[Collected data]
--- START ---

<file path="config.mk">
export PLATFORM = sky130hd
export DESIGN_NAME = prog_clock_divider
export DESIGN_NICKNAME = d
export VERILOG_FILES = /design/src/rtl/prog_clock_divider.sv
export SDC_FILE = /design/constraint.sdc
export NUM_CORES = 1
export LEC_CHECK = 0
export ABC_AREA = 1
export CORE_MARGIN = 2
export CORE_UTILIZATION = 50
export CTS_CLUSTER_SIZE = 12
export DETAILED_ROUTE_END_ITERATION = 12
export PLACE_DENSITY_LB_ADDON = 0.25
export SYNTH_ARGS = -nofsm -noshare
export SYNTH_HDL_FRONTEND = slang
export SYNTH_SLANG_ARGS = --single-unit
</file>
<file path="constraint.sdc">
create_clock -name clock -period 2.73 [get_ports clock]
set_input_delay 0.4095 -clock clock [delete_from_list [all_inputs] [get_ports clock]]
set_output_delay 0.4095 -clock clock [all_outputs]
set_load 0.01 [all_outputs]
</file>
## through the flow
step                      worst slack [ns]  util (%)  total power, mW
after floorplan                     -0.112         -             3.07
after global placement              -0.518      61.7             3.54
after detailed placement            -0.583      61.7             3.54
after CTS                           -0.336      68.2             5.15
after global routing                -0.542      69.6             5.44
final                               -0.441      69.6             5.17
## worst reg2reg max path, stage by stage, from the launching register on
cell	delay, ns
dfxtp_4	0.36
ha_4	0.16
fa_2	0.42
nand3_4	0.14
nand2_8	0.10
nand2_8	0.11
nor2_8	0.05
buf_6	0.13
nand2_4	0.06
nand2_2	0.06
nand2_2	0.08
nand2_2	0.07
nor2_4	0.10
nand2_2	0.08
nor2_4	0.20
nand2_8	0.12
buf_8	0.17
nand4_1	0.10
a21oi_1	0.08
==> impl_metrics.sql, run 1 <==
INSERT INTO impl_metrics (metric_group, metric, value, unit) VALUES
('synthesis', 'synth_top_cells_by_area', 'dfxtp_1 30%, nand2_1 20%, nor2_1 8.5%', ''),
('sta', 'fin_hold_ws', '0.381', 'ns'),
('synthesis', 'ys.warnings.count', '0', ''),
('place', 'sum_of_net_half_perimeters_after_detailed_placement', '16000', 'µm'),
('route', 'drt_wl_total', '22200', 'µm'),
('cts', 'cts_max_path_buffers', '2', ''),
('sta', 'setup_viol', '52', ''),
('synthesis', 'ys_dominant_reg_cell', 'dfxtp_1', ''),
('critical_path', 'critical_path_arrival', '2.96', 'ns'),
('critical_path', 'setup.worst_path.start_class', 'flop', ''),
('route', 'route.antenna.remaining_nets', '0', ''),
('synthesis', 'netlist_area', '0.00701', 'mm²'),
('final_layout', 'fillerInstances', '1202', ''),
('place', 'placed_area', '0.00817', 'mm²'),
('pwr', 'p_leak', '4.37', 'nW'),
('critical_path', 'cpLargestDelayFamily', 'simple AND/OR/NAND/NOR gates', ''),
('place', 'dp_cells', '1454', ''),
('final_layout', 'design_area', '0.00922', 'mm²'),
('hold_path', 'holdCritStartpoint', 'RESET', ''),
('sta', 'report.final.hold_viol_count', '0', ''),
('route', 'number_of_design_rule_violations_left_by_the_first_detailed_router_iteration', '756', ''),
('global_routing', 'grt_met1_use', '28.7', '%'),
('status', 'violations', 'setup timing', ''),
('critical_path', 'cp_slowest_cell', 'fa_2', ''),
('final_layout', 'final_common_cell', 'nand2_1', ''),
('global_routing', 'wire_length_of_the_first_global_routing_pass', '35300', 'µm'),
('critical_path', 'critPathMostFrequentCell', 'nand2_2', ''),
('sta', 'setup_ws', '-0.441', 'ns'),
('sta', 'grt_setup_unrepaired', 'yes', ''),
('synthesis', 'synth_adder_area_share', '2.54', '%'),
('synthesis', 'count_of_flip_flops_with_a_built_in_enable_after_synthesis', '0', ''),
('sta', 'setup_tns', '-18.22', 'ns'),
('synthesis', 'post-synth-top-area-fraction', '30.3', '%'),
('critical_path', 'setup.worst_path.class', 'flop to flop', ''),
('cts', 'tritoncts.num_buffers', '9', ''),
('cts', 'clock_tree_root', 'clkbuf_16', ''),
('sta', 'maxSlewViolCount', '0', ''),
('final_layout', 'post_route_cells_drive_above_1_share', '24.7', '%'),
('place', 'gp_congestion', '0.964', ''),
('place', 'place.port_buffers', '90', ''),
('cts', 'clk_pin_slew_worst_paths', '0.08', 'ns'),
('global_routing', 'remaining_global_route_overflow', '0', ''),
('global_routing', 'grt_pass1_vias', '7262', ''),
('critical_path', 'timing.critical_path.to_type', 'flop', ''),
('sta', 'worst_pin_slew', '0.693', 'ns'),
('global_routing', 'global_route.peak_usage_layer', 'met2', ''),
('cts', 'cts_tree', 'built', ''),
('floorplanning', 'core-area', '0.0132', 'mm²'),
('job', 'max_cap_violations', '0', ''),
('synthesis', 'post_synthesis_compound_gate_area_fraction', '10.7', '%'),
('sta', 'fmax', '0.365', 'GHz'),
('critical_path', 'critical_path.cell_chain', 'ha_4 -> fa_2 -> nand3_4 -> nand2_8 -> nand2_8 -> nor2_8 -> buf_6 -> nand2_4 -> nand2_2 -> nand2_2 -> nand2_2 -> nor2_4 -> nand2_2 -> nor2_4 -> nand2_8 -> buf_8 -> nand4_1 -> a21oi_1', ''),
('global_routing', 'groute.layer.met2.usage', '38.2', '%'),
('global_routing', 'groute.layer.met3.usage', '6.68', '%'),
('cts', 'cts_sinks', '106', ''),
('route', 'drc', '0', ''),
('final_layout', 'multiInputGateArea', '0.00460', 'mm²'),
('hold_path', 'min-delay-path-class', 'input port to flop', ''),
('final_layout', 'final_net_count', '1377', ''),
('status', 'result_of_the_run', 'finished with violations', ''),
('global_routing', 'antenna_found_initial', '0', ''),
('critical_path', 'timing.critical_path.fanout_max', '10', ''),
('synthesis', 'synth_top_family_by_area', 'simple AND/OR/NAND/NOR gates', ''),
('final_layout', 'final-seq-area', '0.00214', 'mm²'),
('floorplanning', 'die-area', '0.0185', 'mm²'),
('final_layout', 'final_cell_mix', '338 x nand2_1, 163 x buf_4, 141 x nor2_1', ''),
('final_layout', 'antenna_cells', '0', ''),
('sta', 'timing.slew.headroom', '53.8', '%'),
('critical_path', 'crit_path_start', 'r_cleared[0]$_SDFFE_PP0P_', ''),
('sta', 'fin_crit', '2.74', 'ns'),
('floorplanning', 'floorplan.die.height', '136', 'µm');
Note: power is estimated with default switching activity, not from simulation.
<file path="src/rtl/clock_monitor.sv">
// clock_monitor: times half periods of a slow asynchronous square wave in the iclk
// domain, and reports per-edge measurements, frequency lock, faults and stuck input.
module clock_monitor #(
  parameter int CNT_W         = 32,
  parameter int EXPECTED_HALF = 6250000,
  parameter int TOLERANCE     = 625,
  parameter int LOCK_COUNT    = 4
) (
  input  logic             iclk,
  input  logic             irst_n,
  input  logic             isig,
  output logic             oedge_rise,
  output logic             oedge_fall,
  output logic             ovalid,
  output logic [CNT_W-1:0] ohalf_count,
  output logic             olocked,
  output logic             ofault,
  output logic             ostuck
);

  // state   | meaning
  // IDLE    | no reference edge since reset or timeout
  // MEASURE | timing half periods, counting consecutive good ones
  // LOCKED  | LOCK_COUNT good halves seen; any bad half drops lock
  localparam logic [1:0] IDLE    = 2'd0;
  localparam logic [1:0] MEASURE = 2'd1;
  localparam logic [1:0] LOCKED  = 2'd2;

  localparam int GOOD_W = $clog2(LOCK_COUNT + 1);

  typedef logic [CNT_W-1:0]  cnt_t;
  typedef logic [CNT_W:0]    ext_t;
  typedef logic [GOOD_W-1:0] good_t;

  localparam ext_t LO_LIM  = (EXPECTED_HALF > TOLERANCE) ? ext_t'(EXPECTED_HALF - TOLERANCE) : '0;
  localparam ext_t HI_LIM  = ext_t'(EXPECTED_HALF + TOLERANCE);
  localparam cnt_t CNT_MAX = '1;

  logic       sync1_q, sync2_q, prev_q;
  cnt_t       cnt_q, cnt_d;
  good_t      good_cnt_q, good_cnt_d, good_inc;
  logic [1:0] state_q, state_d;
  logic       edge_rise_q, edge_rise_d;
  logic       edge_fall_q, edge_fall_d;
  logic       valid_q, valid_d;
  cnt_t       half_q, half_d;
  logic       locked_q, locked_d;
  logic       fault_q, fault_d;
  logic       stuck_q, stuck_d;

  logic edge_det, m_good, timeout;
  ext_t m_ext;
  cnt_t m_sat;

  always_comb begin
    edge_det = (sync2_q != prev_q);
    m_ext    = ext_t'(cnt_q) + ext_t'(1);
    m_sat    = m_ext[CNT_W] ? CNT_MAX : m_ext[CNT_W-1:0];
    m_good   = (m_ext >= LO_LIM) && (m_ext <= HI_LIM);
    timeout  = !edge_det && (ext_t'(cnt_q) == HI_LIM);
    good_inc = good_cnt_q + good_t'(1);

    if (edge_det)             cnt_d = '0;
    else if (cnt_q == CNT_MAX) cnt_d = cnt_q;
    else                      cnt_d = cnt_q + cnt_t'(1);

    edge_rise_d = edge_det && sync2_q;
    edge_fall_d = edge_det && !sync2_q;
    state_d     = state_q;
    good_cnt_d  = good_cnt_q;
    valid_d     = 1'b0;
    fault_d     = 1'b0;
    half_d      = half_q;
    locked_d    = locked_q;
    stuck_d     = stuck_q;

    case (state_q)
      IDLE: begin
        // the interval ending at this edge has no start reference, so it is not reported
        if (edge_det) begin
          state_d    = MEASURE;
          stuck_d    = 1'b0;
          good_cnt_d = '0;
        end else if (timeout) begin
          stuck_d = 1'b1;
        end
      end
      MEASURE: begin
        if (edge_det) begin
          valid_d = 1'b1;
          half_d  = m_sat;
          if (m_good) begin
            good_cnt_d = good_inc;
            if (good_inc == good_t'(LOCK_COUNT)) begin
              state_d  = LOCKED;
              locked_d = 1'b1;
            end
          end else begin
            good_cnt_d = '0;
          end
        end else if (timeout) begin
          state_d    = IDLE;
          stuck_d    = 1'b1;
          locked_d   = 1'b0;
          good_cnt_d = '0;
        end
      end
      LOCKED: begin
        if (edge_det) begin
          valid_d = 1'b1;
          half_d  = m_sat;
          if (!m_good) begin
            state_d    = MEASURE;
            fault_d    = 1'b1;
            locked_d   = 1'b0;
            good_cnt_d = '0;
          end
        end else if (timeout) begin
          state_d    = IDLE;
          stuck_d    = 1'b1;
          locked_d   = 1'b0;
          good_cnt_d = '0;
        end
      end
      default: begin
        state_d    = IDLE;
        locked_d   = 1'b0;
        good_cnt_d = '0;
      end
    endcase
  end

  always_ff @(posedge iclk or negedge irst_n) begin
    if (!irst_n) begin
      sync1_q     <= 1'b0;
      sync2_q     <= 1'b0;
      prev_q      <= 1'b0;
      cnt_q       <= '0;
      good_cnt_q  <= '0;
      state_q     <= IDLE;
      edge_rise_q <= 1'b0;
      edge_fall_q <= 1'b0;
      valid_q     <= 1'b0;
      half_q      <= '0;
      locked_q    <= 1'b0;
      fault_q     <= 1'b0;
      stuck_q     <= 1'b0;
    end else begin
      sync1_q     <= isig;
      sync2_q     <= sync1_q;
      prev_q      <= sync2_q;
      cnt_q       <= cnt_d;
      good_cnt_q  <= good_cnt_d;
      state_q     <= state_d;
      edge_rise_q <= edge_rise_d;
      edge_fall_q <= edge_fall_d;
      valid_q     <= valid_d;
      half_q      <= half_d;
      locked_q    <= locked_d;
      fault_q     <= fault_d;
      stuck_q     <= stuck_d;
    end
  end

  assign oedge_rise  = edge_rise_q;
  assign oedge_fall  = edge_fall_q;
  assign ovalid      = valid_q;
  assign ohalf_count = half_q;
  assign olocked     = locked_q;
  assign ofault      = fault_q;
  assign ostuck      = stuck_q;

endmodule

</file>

--- END ---

• WORK REQUEST:
Every line in the records above that contains the word "gates" should be copied out.

• ANSWER BOX:
('critical_path', 'cpLargestDelayFamily', 'simple AND/OR/NAND/NOR gates', ''),
('synthesis', 'synth_top_family_by_area', 'simple AND/OR/NAND/NOR gates', ''),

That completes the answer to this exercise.